Unexpected unequal sharing of data between nodes - cassandra

I have configured cassandra cluster with 4 nodes with 2 seeds. When I run nodetool status, the owns for the individual nodes are as follows,
node1 (seed1) - 24.5%
node2 - 15.0%
node3(seed2) - 46.1%
node4 - 14.5%
should owns should have equal %. If so how can i make that equal.
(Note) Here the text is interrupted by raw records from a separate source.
## run a
Design TOP_BRIDGE, start of the top module:
module TOP_BRIDGE(
   input Hclk, Hresetn,
                     input [1:0]       Htrans,
                     input [31:0]       Haddr,
                     input [31:0]       Hwdata,
                     input [1:0]       Hburst,
                     input             Hwrite,
                     input             Hsel,
                     input             Pready,
                     input [31:0]      Prdata,
                     output Psel,
                     output [31:0] Paddr,
                     output [31:0] Pdata,
                     output [31:0] rdata_temp,
                     output Pwrite,
                     output Penable
    );
                    wire [31:0]  Haddr_temp;
                    wire [31:0]  Hwdata_temp;
                    wire         valid;
                    wire         Hwrite_temp;
                    wire [31:0]  data_temp;
                    wire [32:0]  addr_temp;
                    wire         transfer;
                    wire         full;
                    wire         Hready;
                    assign Hready = !full;
                    AHB_MASTER AS (
                      .Hclk(Hclk),
                      .Hresetn(Hresetn),
                      .Htrans(Htrans),
                      .Haddr(Haddr),
                      .Hwdata(Hwdata),
                      .Hburst(Hburst),
                      .Hwrite(Hwrite), 
                      .Hsel(Hsel), 
                      .Hready(Hready),
                      .Haddr_temp(Haddr_temp),
                      .Hwdata_temp(Hwdata_temp),
                      .valid(valid),
                      .Hwrite_temp(Hwrite_temp)
                    );  
                    FIFO_CONTROL FC (
                      .Hclk(Hclk), 
                      .Hresetn(Hresetn),
                      .Haddr_temp(Haddr_temp),
                      .Hwdata_temp(Hwdata_temp),
                      .valid(valid),
                      .Hwrite_temp(Hwrite_temp),
                      .Pready(Pready),
                     .data_temp(data_temp),
                     .addr_temp(addr_temp),
                     .transfer(transfer),
                     .full(full)
  ...
Size in the first run: roughly 3,300 cells after synthesis, about 1,400 flip-flops, about 200 I/O pins.
export LEC_CHECK = 0
export CAP_MARGIN = 20
export CORE_ASPECT_RATIO = 1.02
export CORE_MARGIN = 4
export CORE_UTILIZATION = 40
export GPL_ROUTABILITY_DRIVEN = 0
export HOLD_SLACK_MARGIN = 0.06
export MIN_ROUTING_LAYER = met2
export PLACE_DENSITY_LB_ADDON = 0.29
export SETUP_SLACK_MARGIN = 0.17
export SLEW_MARGIN = 15
create_clock -name core_clock -period 5.0 [get_ports {Hclk}]
run.sh (not shown) runs the stock make flow with config.mk's settings and CLKGATE_MAP_FILE=.
Inputs modified between run a and run b:
==> flow/config.mk <==
export PLATFORM = sky130hd
export DESIGN_NAME = TOP_BRIDGE
export DESIGN_NICKNAME = TOP_BRIDGE
export VERILOG_FILES = /design/flow/design.v
export SDC_FILE = /design/flow/constraint.sdc
export NUM_CORES = 4
export LEC_CHECK = 0
export CAP_MARGIN = 20
export CORE_MARGIN = 2
export CORE_UTILIZATION = 72
export CTS_CLUSTER_SIZE = 39
export SETUP_SLACK_MARGIN = -0.29
export SLEW_MARGIN = 20
==> flow/constraint.sdc <==
create_clock -name core_clock -period 2.9 [get_ports {Hclk}]
set_input_delay 0.5800 -clock core_clock [delete_from_list [all_inputs] [get_ports {Hclk}]]
set_output_delay 0.5800 -clock core_clock [all_outputs]
set_load 0.01 [all_outputs]
The flow completed for run b, but it is not clean: the layout still shows negative setup slack.
The die area number comes out higher for run a vs run b.
Compared with run a, in run b transition time of the tightest slew-check pin climbed 0.012 ns, total number of tap cells dropped 829, portion of total power attributed to the clock network climbed 0.2 points, overall track demand over capacity in global routing climbed 13 points.
The routed wire length in run b is 1.17 times that in run a.

---

== red ==
TOP_BRIDGE again, from the RTL that the note above started with.
clock: 7.85 ns
lec_check: 0
abc_area: 0
cap_margin: 25
cell_pad_in_sites_detail_placement: 2
core_aspect_ratio: 0.56
core_margin: 10
core_utilization: 38
cts_cluster_diameter: 155
gpl_routability_driven: 0
gpl_timing_driven: 0
max_routing_layer: met5
min_routing_layer: met1
place_density_lb_addon: 0.21
slew_margin: 20
tns_end_percent: 80
In summary, red completed successfully, with a layout that passed the timing, design-rule and antenna checks.
[inputs] blue vs red
Settings: a deleted GPL_ROUTABILITY_DRIVEN that had been 0; a deleted CTS_CLUSTER_DIAMETER that had been 155; a change of CAP_MARGIN from 25 to 20; a deleted PLACE_DENSITY_LB_ADDON that had been 0.21; a deleted MAX_ROUTING_LAYER that had been met5; an added PLACE_DENSITY of 0.6; a change of CORE_UTILIZATION from 38 to 40; a deleted GPL_TIMING_DRIVEN that had been 0; a deleted CELL_PAD_IN_SITES_DETAIL_PLACEMENT that had been 2; a deleted MIN_ROUTING_LAYER that had been met1; a deleted TNS_END_PERCENT that had been 80; a deleted CORE_ASPECT_RATIO that had been 0.56; a change of CORE_MARGIN from 10 to 2; a deleted ABC_AREA that had been 0; a change of the clock period (ns, I/O delays scaled along) from 7.85 to 4.61.
## What came out
- [blue] power share of the combinational group fell 0.3 points relative to red
- blue reports a higher initial standard-cell utilization of the core than red does.
- blue gives more total power than red did.
- Taking red as the reference point, the total placed cells including tap cells of blue falls by about 4.3%.
- Switching fraction of total power was lower in blue than in red.
- Compared with red, blue shows a lower layout overhead on the synthesized area.
- Per the comparison of blue with red, H-tree depth barely changed; final area dropped about 1.3%.
The following lists how green was set up differently from blue:
Settings: SETUP_SLACK_MARGIN now 1.07, previously not set.
Results
green went all the way through the flow, and no timing, DRC or antenna check failed. Delta (green minus blue): worst setup slack shows an increase of 0.67 ns; sequential share of layout area fell 0.57 points. NOTE detailed-routed wire length on met3 blue->green decreased by more than 10%.
The following lists how orange was set up differently from green:
Settings: CORE_UTILIZATION changed from 40 to 52; SETUP_SLACK_MARGIN removed (was 1.07).
Results
Going from green to orange, buffer count excluding the clock tree in the final layout lost 25, maximum vdd drop lost about 15%, overall chip area lost 23%.
Power is estimated from default activity; no workload was simulated.
==> v8 <==
==> flow/design.v <==
module alu_top(clk, a, b, op, out, carry_out, over_flow, zero);
input clk;
input [31:0] a, b;
input [2:0] op;
output reg [31:0] out;
output reg carry_out, over_flow, zero;
reg [31:0] a_r, b_r;
reg [2:0] op_r;
wire [31:0] alu_out;
wire alu_carry_out, alu_over_flow, alu_zero;
ALU alu_core(a_r, b_r, op_r, alu_out, alu_carry_out, alu_over_flow, alu_zero);
always @(posedge clk) begin
	a_r <= a;
	b_r <= b;
	op_r <= op;
	out <= alu_out;
	carry_out <= alu_carry_out;
	over_flow <= alu_over_flow;
	zero <= alu_zero;
end
endmodule

module xorgate(a, b, out);
output[31:0] out;
input wire[31:0] a, b;
generate  
genvar index;
for (index = 0; index<32; index = index + 1)
	begin: xorgen
		xor xor1(out[index], a[index], b[index]);
	end
endgenerate
endmodule
module andgate(a, b, out);
output[31:0] out;
input[31:0] a, b;
generate  
genvar index;
for (index = 0; index<32; index = index + 1)
	begin: andgen
		and and1(out[index], a[index], b[index]);  
	end
endgenerate
endmodule
module orgate(a, b, out);
output[31:0] out;
input[31:0] a, b;
generate  
genvar index;
for (index = 0; index<32; index = index + 1)
	begin: orgen
		or or1(out[index], a[index], b[index]);
	end
endgenerate
endmodule
module adder(sum, carryout, a, b, carryin);
output sum, carryout;
input a, b, carryin;
xor sumbit(sum, a, b, carryin);
and bc(b_c, b, carryin);
and ac(a_c, a, carryin);
and ab(a_b, a, b);
or cout(carryout, b_c, a_c, a_b);
endmodule
module adder32Bit(addo, carryout, over_flow, A, B, carry_in);
output[31:0] addo;  
output carryout;  
output over_flow;  
input[31:0] A;  
input[31:0] B;  
input carry_in;
wire[31:0] carry_oarray;
adder adder_init (addo[0], carry_oarray[0], A[0], B[0], carry_in);
adder adder1 (addo[1], carry_oarray[1], A[1], B[1], carry_oarray[0]);
generate  
genvar index;
for (index = 2; index<32; index = index + 1)
	begin: add32b
	adder addergen (addo[index], carry_oarray[index], A[index], B[index], carry_oarray[index-1]);
	end
endgenerate
assign carryout = carry_oarray[31];
wire abxor, abcoutxor;
xor xor1(abxor, A[31], B[31]);
xor xor2(abcoutxor, carryout, abxor);
xor xor3(over_flow, addo[31], abcoutxor);
endmodule 
module slt(sum, overflow, slto);
input[31:0] sum;
input overflow;
output slto;
xor slt_xor(slto, sum[31], overflow);
endmodule
module structuralMultiplexer(out, mux_command, ando, oro, xoro, addo, slto);
output[31:0] out;
input[2:0] mux_command;  
input[31:0] ando;  
input[31:0] oro;  
input[31:0] xoro;  
input[31:0] addo;  
input slto;  
wire[2:0] inv_command;
wire[31:0] enableand, enableor, enablexor, enableadd;  
wire enableslt;  
not notCommand0(inv_command[0], mux_command[0]);  
not notCommand1(inv_command[1], mux_command[1]);
not notCommand2(inv_command[2], mux_command[2]);
and slt_and(enableslt, slto, inv_command[2], mux_command[1], inv_command[0]);
generate
genvar index;
for (index = 0; index<32; index = index + 1)
	begin: muxgen 
		and ando_and(enableand[index], ando[index], inv_command[2], mux_command[1], mux_command[0]);  
		and oro_and(enableor[index], oro[index], mux_command[2], inv_command[1], inv_command[0]);  
		and xoro_and(enablexor[index], xoro[index], inv_command[2], inv_command[1], mux_command[0]);  
		and addo_and(enableadd[index], addo[index], inv_command[2], inv_command[1], inv_command[0]);  
		or or1(out[index], enableand[index],  enableor[index], enablexor[index], enableadd[index], enableslt);  
	end
endgenerate
endmodule
module LUT(mux_command, a_inv, b_inv, carry_in, allow_overflow, addr);
output reg[2:0] mux_command;
output reg a_inv;
output reg b_inv;
output reg carry_in;
output reg allow_overflow;
input[2:0] addr;
always @ (addr) begin
	case(addr)
	3'd0: begin mux_command = 3'b000; a_inv = 0; b_inv = 0; carry_in = 0; allow_overflow = 1; end  
	3'd1: begin mux_command = 3'b000; a_inv = 0; b_inv = 1; carry_in = 1; allow_overflow = 1; end  
	3'd2: begin mux_command = 3'b001; a_inv = 0; b_inv = 0; carry_in = 0; allow_overflow = 1; end  
	3'd3: begin mux_command = 3'b010; a_inv = 0; b_inv = 1; carry_in = 1; allow_overflow = 0; end  
	3'd4: begin mux_command = 3'b011; a_inv = 0; b_inv = 0; carry_in = 0; allow_overflow = 1; end  
	3'd6: begin mux_command = 3'b011; a_inv = 1; b_inv = 1; carry_in = 0; allow_overflow = 1; end  
	3'd7: begin mux_command = 3'b100; a_inv = 0; b_inv = 0; carry_in = 0; allow_overflow = 1; end  
	3'd5: begin mux_command = 3'b100; a_inv = 1; b_inv = 1; carry_in = 0; allow_overflow = 1; end  
default: $display("Please check inputs");
endcase
end
endmodule
module ALU(a, b, addr, out, carry_out, over_flow, zero);
input[31:0] a, b;
input[2:0] addr;  
output[31:0] out;
output carry_out, over_flow, zero;
wire carry_in, b_inv;  
wire a_inv, allow_overflow;  
wire[2:0] mux_command;
wire[31:0] A, B;  
wire[31:0] addo, xoro, ando, oro;
wire slto;
LUT lookuptable(mux_command, a_inv, b_inv, carry_in, allow_overflow, addr);
generate
genvar index;
for (index = 0; index<32; index = index + 1)
	begin: abinv_gen
		xor a_invgen(A[index], a[index], a_inv);  
		xor b_invgen(B[index], b[index], b_inv);  
	end
endgenerate
andgate and_gate(A, B, ando);  
orgate or_gate(A, B, oro);  
xorgate xor_gate(A, B, xoro);  
adder32Bit add_gate(addo, carry_out, over_flow, A, B, carry_in);  
slt slt_gate(addo, over_flow, slto);
and allowoverflow_and(overflow, over_flow, allow_overflow);
structuralMultiplexer mux_structure(out, mux_command, ando, oro, xoro, addo, slto);
wire[31:0] equal;
generate  
genvar index1;
for (index1 = 0; index1 <32; index1 = index1+1)begin
                nor nor1(equal[index1], out[index1], 0);
end
endgenerate
and and1(zero, equal[0], equal[1], equal[2], equal[3],equal[4],equal[5],equal[6],equal[7],equal[8],equal[9],equal[10],equal[11],equal[12],equal[13],equal[14],equal[15],equal[16],equal[17],equal[18],equal[19],equal[20],equal[21],equal[22],equal[23],equal[24],equal[25],equal[26],equal[27],equal[28],equal[29],equal[30],equal[31]);
endmodule
==> flow/run.sh <==
#!/bin/bash
# the make line also repeats each setting of config.mk as NAME=value (left out here)
make -C /OpenROAD-flow-scripts/flow DESIGN_CONFIG=/design/flow/config.mk WORK_HOME=/design/flow/orfs CLKGATE_MAP_FILE= finish
==> flow/config.mk <==
export PLATFORM = sky130hd
export DESIGN_NAME = alu_top
export DESIGN_NICKNAME = alu_top
export VERILOG_FILES = /design/flow/design.v
export SDC_FILE = /design/flow/constraint.sdc
export NUM_CORES = 4
export LEC_CHECK = 0
export ABC_AREA = 0
export CAP_MARGIN = 20
export CELL_PAD_IN_SITES_DETAIL_PLACEMENT = 0
export CELL_PAD_IN_SITES_GLOBAL_PLACEMENT = 0
export CORE_ASPECT_RATIO = 1.76
export CORE_MARGIN = 8
export CORE_UTILIZATION = 54
export CTS_CLUSTER_DIAMETER = 397
export CTS_CLUSTER_SIZE = 20
export GPL_ROUTABILITY_DRIVEN = 0
export MAX_ROUTING_LAYER = met4
export PLACE_DENSITY = 0.35
export SETUP_SLACK_MARGIN = -0.23
export SLEW_MARGIN = 20
export TNS_END_PERCENT = 50
==> flow/constraint.sdc <==
create_clock -name core_clock -period 14.1 [get_ports {clk}]
set_input_delay 2.8200 -clock core_clock [delete_from_list [all_inputs] [get_ports {clk}]]
set_output_delay 2.8200 -clock core_clock [all_outputs]
set_load 0.01 [all_outputs]
==> v2 (differences from v8) <==
Settings changed: ABC_AREA 0 to 1, CELL_PAD_IN_SITES_DETAIL_PLACEMENT 0 to 2, CELL_PAD_IN_SITES_GLOBAL_PLACEMENT 0 to 3, CORE_UTILIZATION 54 to 36, CTS_CLUSTER_SIZE 20 to 85, HOLD_SLACK_MARGIN from default to 0.06, PLACE_DENSITY 0.35 to default, PLACE_DENSITY_LB_ADDON from default to 0.27, SETUP_SLACK_MARGIN -0.23 to 2.5, SLEW_MARGIN 20 to 35.
==> v16 (differences from v8) <==
Settings changed: ABC_AREA 0 to default, CELL_PAD_IN_SITES_DETAIL_PLACEMENT 0 to default, CELL_PAD_IN_SITES_GLOBAL_PLACEMENT 0 to default, CORE_ASPECT_RATIO 1.76 to default, CORE_MARGIN 8 to 2, CORE_UTILIZATION 54 to 59, CTS_CLUSTER_DIAMETER 397 to default, CTS_CLUSTER_SIZE 20 to default, GPL_ROUTABILITY_DRIVEN 0 to default, MAX_ROUTING_LAYER met4 to default, PLACE_DENSITY 0.35 to default, SETUP_SLACK_MARGIN -0.23 to default, TNS_END_PERCENT 50 to default.
==> flow/constraint.sdc (replaced) <==
create_clock -name core_clock -period 11.2 [get_ports {clk}]
set_input_delay 2.2400 -clock core_clock [delete_from_list [all_inputs] [get_ports {clk}]]
set_output_delay 2.2400 -clock core_clock [all_outputs]
set_load 0.01 [all_outputs]
==> impl_metrics.ini <==
; flow metrics
[pwr]
p_comb_w = 0.000489
ir_drop_v = 0.0000958

[run_status]
status = no timing/DRC/antenna violations

[final_timing]
hold_ws_ns = 0.870

[finish]
utilization = 0.705

[grt]
grtUsageTotal = 0.228

[critical_path]
slowest_delay_ns = 0.50

[die]
chip_area_mm2 = 0.0152

[placed_design]
dpl_cell_area_mm2 = 0.00758

[worst_hold_path]
holdPathStages = 4

[clock_tree]
clkLatencyLatePin_ns = 0.35
The numbers above come from v8.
And when i make down node2 and node4 i can able to insert/retrieve data with replication factor 2. But when i make node1 or node2 i can not.Getting the following exception,
SEVERE: me.prettyprint.hector.api.exceptions.HUnavailableException: : May not be enough replicas present to handle consistency level.
java.lang.Exception: me.prettyprint.hector.api.exceptions.HUnavailableException: : May not be enough replicas present to handle consistency level.
at com.july.storage.cassandra.util.CassandraDBUtil.getData(CassandraDBUtil.java:197)
at com.july.storage.cassandra.util.CassandraDBUtil.doSelect(CassandraDBUtil.java:370)
at com.july.storage.cassandra.action.CassandraHandler.getCall(CassandraHandler.java:127)
at com.july.storage.service.StorageService.GET(StorageService.java:58)
at com.july.storage.cassandra.action.CassandraHandler.main(CassandraHandler.java:571)
Caused by: me.prettyprint.hector.api.exceptions.HUnavailableException: : May not be enough replicas present to handle consistency level.
at me.prettyprint.cassandra.service.ExceptionsTranslatorImpl.translate(ExceptionsTranslatorImpl.java:59)
at me.prettyprint.cassandra.model.CqlQuery$1.execute(CqlQuery.java:130)
at me.prettyprint.cassandra.model.CqlQuery$1.execute(CqlQuery.java:100)
at me.prettyprint.cassandra.service.Operation.executeAndSetResult(Operation.java:103)
at me.prettyprint.cassandra.connection.HConnectionManager.operateWithFailover(HConnectionManager.java:258)
at me.prettyprint.cassandra.model.ExecutingKeyspace.doExecuteOperation(ExecutingKeyspace.java:97)
at me.prettyprint.cassandra.model.CqlQuery.execute(CqlQuery.java:99)
at com.july.storage.cassandra.util.CassandraDBUtil.getData(CassandraDBUtil.java:179)
Thanks,
Sangeetha

An imbalance can depend on a lot of factors, and you haven't given us very much to go on.
How much data is in your cluster? If there's not very much then this is completly normal. If you only have a thousand rows in the cluster then it's extremely unlikely that you would get an even distribution.
Have you enabled vnodes? If you're using a recent version, like 1.2.5, this is enabled by default. If you have an older version or have disabled vnodes then it's not uncommon to have unbalanced nodes. You can mode nodes manually using nodetool, but don't do it on your production system, test it first in a test environment.
Which partitioner are you using? If you don't know you're using a random partitioner, which should increase the likelihood of an even distribution, but if you've changed to an ordered partitioner you can't expect to get even distribution, you need to move the nodes manually as you add data to the cluster.
The reason why you can't retrieve data when two nodes are down is probably that the row you're retrieving resided on those two nodes, with only four nodes and a replication factor of two it's quite likely -- especially since you can get the data when only the other two nodes are up. Try another row and you will most likely get different results, and try changing the consistency level of the request to one (you didn't say what consistency level you were using, so I assume you're reading at quorum, which with a replication factor of two means that both nodes must be up).

Related

How to determine the sync status is up to date for particular node in a Cassandra cluster?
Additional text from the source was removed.